Bijvoorbeeld omdat de koper, juist door die aanprijzingen, een verkeerd beeld heeft gekregen over het gekochte goed. De koper kan dan bewogen zijn om de overeenkomst te sluiten terwijl achteraf blijkt dat er sprake was misleidende mededelingen of omdat de verkoper bepaalde mededelingen heeft gedaan die niet waar bleken.
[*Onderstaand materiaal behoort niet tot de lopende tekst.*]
This design comes from an exercise in tuning for small area, a short achievable clock period and few clock cycles per item on the open sky130 flow, not from production work. In this exercise RTL edits were held to simulation tests only and were not proved equivalent to the original. Power and IR drop assume default switching activity.

==> flow/design.v <==
`timescale 1ns / 1 ps
module WordRom ( 
    f0, f1, f2, f3, f4,
    w0, w1, w2, w3, w4, w5, w6, w7, w8, w9, w10, w11, w12, w13, w14, w15,
    w16, w17, w18, w19, w20, w21, w22, w23, w24, w25, w26, w27, w28, w29,
    w30, w31  );
  input  f0, f1, f2, f3, f4;
  output w0, w1, w2, w3, w4, w5, w6, w7, w8, w9, w10, w11, w12, w13, w14, w15,
    w16, w17, w18, w19, w20, w21, w22, w23, w24, w25, w26, w27, w28, w29,
    w30, w31;
  wire new_n39, new_n40, new_n41, new_n42, new_n43, new_n44, new_n45,
    new_n46, new_n47, new_n48, new_n50, new_n51, new_n52, new_n53, new_n54,
    new_n56, new_n57, new_n58, new_n59, new_n60, new_n61, new_n62, new_n63,
    new_n64, new_n66, new_n67, new_n68, new_n69, new_n70, new_n72, new_n73,
    new_n74, new_n77, new_n78, new_n79, new_n81, new_n82, new_n83, new_n84,
    new_n86, new_n87, new_n88, new_n89, new_n90, new_n91, new_n92, new_n93,
    new_n94, new_n96, new_n97, new_n98, new_n99, new_n100, new_n101,
    new_n103, new_n104, new_n106, new_n108, new_n109, new_n111, new_n112,
    new_n113, new_n115, new_n117, new_n118, new_n120, new_n122, new_n125;
  assign new_n39 = f0 & f1;
  assign new_n40 = f3 & ~f4;
  assign new_n41 = ~f0 & ~f1;
  assign new_n42 = ~f3 & new_n41;
  assign new_n43 = f4 & new_n42;
  assign new_n44 = ~new_n40 & ~new_n43;
  assign new_n45 = f0 & ~f4;
  assign new_n46 = new_n44 & ~new_n45;
  assign new_n47 = ~f1 & f2;
  assign new_n48 = ~new_n39 & ~new_n47;
  assign w0 = ~new_n46 & new_n48;
  assign new_n50 = f1 & ~f4;
  assign new_n51 = ~f1 & f4;
  assign new_n52 = ~new_n50 & ~new_n51;
  assign new_n53 = ~f2 & ~f3;
  assign new_n54 = ~f0 & new_n53;
  assign w1 = ~new_n52 & new_n54;
  assign new_n56 = ~f1 & ~f3;
  assign new_n57 = f1 & f3;
  assign new_n58 = ~f0 & new_n57;
  assign new_n59 = ~f4 & ~new_n56;
  assign new_n60 = ~new_n58 & new_n59;
  assign new_n61 = ~f0 & f2;
  assign new_n62 = ~f4 & new_n61;
  assign new_n63 = ~f2 & new_n43;
  assign new_n64 = ~new_n60 & ~new_n62;
  assign w2 = new_n63 | ~new_n64;
  assign new_n66 = f2 & ~f3;
  assign new_n67 = f0 & ~new_n66;
  assign new_n68 = ~f4 & ~new_n41;
  assign new_n69 = f1 & f2;
  assign new_n70 = ~new_n67 & ~new_n69;
  assign w3 = new_n68 & new_n70;
  assign new_n72 = ~f3 & new_n62;
  assign new_n73 = ~f2 & f3;
  assign new_n74 = f1 & new_n45;
  assign w12 = new_n73 & new_n74;
  assign w4 = new_n72 | w12;
  assign new_n77 = ~f2 & new_n41;
  assign new_n78 = ~f3 & new_n77;
  assign new_n79 = ~f4 & ~new_n78;
  assign w5 = new_n63 | new_n79;
  assign new_n81 = ~f0 & ~new_n57;
  assign new_n82 = ~f2 & ~new_n81;
  assign new_n83 = ~f4 & ~new_n42;
  assign new_n84 = ~new_n82 & new_n83;
  assign w8 = new_n63 | new_n84;
  assign new_n86 = f0 & f3;
  assign new_n87 = new_n69 & new_n86;
  assign new_n88 = f2 & ~new_n41;
  assign new_n89 = ~f2 & ~new_n39;
  assign new_n90 = ~f3 & ~new_n88;
  assign new_n91 = ~new_n89 & new_n90;
  assign new_n92 = ~new_n87 & ~new_n91;
  assign new_n93 = f4 & ~new_n92;
  assign new_n94 = ~new_n43 & new_n92;
  assign w9 = ~new_n93 & ~new_n94;
  assign new_n96 = ~f3 & ~new_n39;
  assign new_n97 = ~f4 & ~new_n96;
  assign new_n98 = f4 & new_n53;
  assign new_n99 = f2 & ~f4;
  assign new_n100 = ~new_n98 & ~new_n99;
  assign new_n101 = new_n41 & ~new_n100;
  assign w10 = new_n97 | new_n101;
  assign new_n103 = ~f2 & new_n56;
  assign new_n104 = ~f4 & ~new_n103;
  assign w13 = new_n63 | new_n104;
  assign new_n106 = ~f4 & ~new_n89;
  assign w16 = ~new_n88 & new_n106;
  assign new_n108 = ~new_n44 & new_n89;
  assign new_n109 = f2 & new_n68;
  assign w17 = new_n108 | new_n109;
  assign new_n111 = ~new_n39 & new_n88;
  assign new_n112 = new_n39 & ~new_n66;
  assign new_n113 = new_n97 & ~new_n112;
  assign w18 = ~new_n111 & new_n113;
  assign new_n115 = ~new_n39 & new_n73;
  assign w19 = new_n68 & new_n115;
  assign new_n117 = f2 & new_n40;
  assign new_n118 = ~new_n41 & new_n117;
  assign w20 = new_n63 | new_n118;
  assign new_n120 = ~new_n97 & ~new_n99;
  assign w21 = new_n63 | ~new_n120;
  assign new_n122 = f3 & new_n106;
  assign w25 = new_n63 | new_n122;
  assign w26 = new_n63 | new_n117;
  assign new_n125 = new_n40 & ~new_n77;
  assign w29 = new_n63 | new_n125;
  assign w7 = 1'b0;
  assign w15 = 1'b0;
  assign w23 = 1'b0;
  assign w27 = 1'b0;
  assign w28 = 1'b0;
  assign w31 = 1'b0;
  assign w6 = w5;
  assign w11 = w9;
  assign w14 = w13;
  assign w22 = w21;
  assign w24 = w19;
  assign w30 = w29;
endmodule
Er kan een geslaagd beroep worden gedaan op dwaling -en daarmee kan de overeenkomst ongedaan worden gemaakt- als de verkoper bij de totstandkoming van een overeenkomst onjuiste mededelingen heeft gedaan. Dit moeten dan wel evident onjuiste mededelingen zijn. Aanprijzingen kunnen op zichzelf weliswaar tot gevolg hebben dat er sprake is van een onjuiste mededeling, maar de rechtspraak heeft bepaald dat aanprijzingen in algemene bewoordingen niet voldoende zijn om te spreken van een 'onjuiste mededeling'. Zo worden producten in reclame-uitingen vaak aangeprezen als 'de mooiste', of 'de beste', ook al is dat feitelijk niet waar. Dergelijke aanprijzingen in algemene bewoordingen zijn in toelaatbaar.

Ook een eigen mening kan worden aangemerkt als aanprijzing. Een dwalingsactie - waarmee de overeenkomst ongedaan kan worden gemaakt - zal in dat geval niet snel slagen.